10 - septiembre - 2018

Utilizan sistema de cañones para ahuyentar las gaviotas

Hace algunos días, en un medio de comunicación nacional afirmaban que desde el Municipio se utilizaba un sistema de cañones para ahuyentar a las gaviotas.                                                                                                                                      Sin embargo, el secretario de Ecología y Protección Ambiental (Sepa) Facundo Ursino, aclaró que el mismo se está utilizando en los cuencos donde se lleva adelante el sistema landfarming, a unos 15 kilómetros de la costa: “Se está trabajando en el sector de disposición de residuos industriales, donde se procesan los residuos orgánicos.
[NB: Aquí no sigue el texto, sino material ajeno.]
--- src/rtc_pkg.sv ---
// Overview of operation
// - Widths: year 12, month 4, day 5, weekday 3, hour 5, min 6, sec 6.
// - No range checks on loaded values; illegal contents count unpredictably.
// - Weekday codes run Sunday 0 through Saturday 6.
// - Weekday only increments at each day rollover, wrapping after Saturday.
// - Year multiple of four, suppression clear: Feb 28 is followed by Feb 29.
// - Leap suppression bit set: Feb 28 is always followed by March 1.
// - Leap condition is sampled only at the Feb 28 and Feb 29 23:59:59 rollovers.
// - Alarm fires only while the global alarm enable is set.
// - Each field has its own match enable; disabled fields always match.
// - Alarm interrupt drives both processor and oscillator wake outputs.
// - Seconds tick divides the reference by programmed divisor plus one.
// - All control crosses between system and counting sides synchronised.
// - A write takes effect two reference periods after the system write.
// - Load pulse copies setup values into counters, even while running.
// - Time-of-day read latches the date word for a consistent following read.
// - Running follows enable after synchronisation, for stop-load-start.
// - Divisor-minus-one field is 16 bits wide, dividing by 1 to 65536.
// - Weekday, hour, minute, second match enables sit in bits 31 to 28.
package rtc_pkg;

  localparam int YEAR_W = 12;
  localparam int MONTH_W = 4;
  localparam int DAY_W = 5;
  localparam int DOTW_W = 3;
  localparam int HOUR_W = 5;
  localparam int MIN_W = 6;
  localparam int SEC_W = 6;
  localparam int DIV_W = 16;

  // Word layouts
  localparam int DATE_YEAR_LSB = 12;
  localparam int DATE_MONTH_LSB = 8;
  localparam int DATE_DAY_LSB = 0;
  localparam int TOD_DOTW_LSB = 24;
  localparam int TOD_HOUR_LSB = 16;
  localparam int TOD_MIN_LSB = 8;
  localparam int TOD_SEC_LSB = 0;
  localparam int ALM_DAY_ENA_BIT = 24;
  localparam int ALM_MONTH_ENA_BIT = 25;
  localparam int ALM_YEAR_ENA_BIT = 26;
  localparam int ALM_SEC_ENA_BIT = 28;
  localparam int ALM_MIN_ENA_BIT = 29;
  localparam int ALM_HOUR_ENA_BIT = 30;
  localparam int ALM_DOTW_ENA_BIT = 31;

  // Calendar limits
  localparam logic [SEC_W-1:0] SEC_MAX = 6'h3b;
  localparam logic [MIN_W-1:0] MIN_MAX = 6'h3b;
  localparam logic [HOUR_W-1:0] HOUR_MAX = 5'h17;
  localparam logic [DOTW_W-1:0] DOTW_SAT = 3'h6;
  localparam logic [MONTH_W-1:0] MONTH_MAX = 4'hc;
  localparam logic [MONTH_W-1:0] MONTH_FEB = 4'h2;
  localparam logic [DAY_W-1:0] DAY_FIRST = 5'h01;
  localparam logic [DAY_W-1:0] DAYS_28 = 5'h1c;
  localparam logic [DAY_W-1:0] DAYS_29 = 5'h1d;
  localparam logic [DAY_W-1:0] DAYS_30 = 5'h1e;
  localparam logic [DAY_W-1:0] DAYS_31 = 5'h1f;
  localparam logic [DIV_W-1:0] DIV_RESET = 16'h0000;

  typedef struct packed {
    logic [YEAR_W-1:0]  year;
    logic [MONTH_W-1:0] month;
    logic [DAY_W-1:0]   day;
  } date_t;

  typedef struct packed {
    logic [DOTW_W-1:0] dotw;
    logic [HOUR_W-1:0] hour;
    logic [MIN_W-1:0]  minute;
    logic [SEC_W-1:0]  second;
  } tod_t;

  typedef struct packed {
    logic             enable;
    logic             leap_suppress;
    logic [DIV_W-1:0] divisor;
  } ctrl_t;

  function automatic date_t unpack_date(input logic [31:0] w);
    date_t d;
    d.year = w[DATE_YEAR_LSB +: YEAR_W];
    d.month = w[DATE_MONTH_LSB +: MONTH_W];
    d.day = w[DATE_DAY_LSB +: DAY_W];
    return d;
  endfunction

  function automatic tod_t unpack_tod(input logic [31:0] w);
    tod_t t;
    t.dotw = w[TOD_DOTW_LSB +: DOTW_W];
    t.hour = w[TOD_HOUR_LSB +: HOUR_W];
    t.minute = w[TOD_MIN_LSB +: MIN_W];
    t.second = w[TOD_SEC_LSB +: SEC_W];
    return t;
  endfunction

  function automatic logic [31:0] pack_date(input date_t d);
    logic [31:0] w;
    w = 32'h0000_0000;
    w[DATE_YEAR_LSB +: YEAR_W] = d.year;
    w[DATE_MONTH_LSB +: MONTH_W] = d.month;
    w[DATE_DAY_LSB +: DAY_W] = d.day;
    return w;
  endfunction

  function automatic logic [31:0] pack_tod(input tod_t t);
    logic [31:0] w;
    w = 32'h0000_0000;
    w[TOD_DOTW_LSB +: DOTW_W] = t.dotw;
    w[TOD_HOUR_LSB +: HOUR_W] = t.hour;
    w[TOD_MIN_LSB +: MIN_W] = t.minute;
    w[TOD_SEC_LSB +: SEC_W] = t.second;
    return w;
  endfunction

endpackage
Ahí se hace el proceso de landfarming, que es un movimiento constante del residuo mezclado con tierra y se oxigena”.

MITIGACION
El secretario de Ecología explicó que en ese espacio había entierro de pescado, por lo que hay una población de gaviotas que va durante la mañana y vuelve a la costa durante la tarde: “Nosotros le pedimos que empiecen a mitigar ese impacto y uno de los sistemas que van a utilizar son los cañones, que son los mismos que se utilizan en los aeropuertos, y también estamos tratando de contactarnos con el Instituto de Conservación de Ballenas (ICB) porque tienen cierta experiencia con el tema de las gaviotas”.

SIN OLORES
En lo que tiene que ver con este sistema de landfarming, la concejala Claudia Bard había realizado algunas críticas en cuanto a la composición del suelo y los perjuicios que ello podría acarrear. A propósito de esta cuestión, Ursino aseguró que “nosotros hacemos inspecciones todas las semanas y la realidad es que, al haber oxigenación del suelo, no se producen los gases que se producirían si eso estuviera confinado. Además, antes de que se lleven a las celdas donde se hace este proceso, se retiran los lixiviados y se procesan en la planta de tratamiento de líquidos”.

BUEN RESULTADO
Ursino aseguró que la tierra compostada por el landfarming “tiene un buen resultado, uno va a las cavas viejas donde se enterraba el pescado y ve que todavía hay restos y una coloración casi amarillenta por el azufre. Esto no pasa en el proceso nuevo, lo que tenemos es una tierra que casi no tiene olor a pescado, sino a compostaje”. Dependiendo el momento, en el landfarming se procesan entre 10, 30 ó 60 contenedores de  deshechos.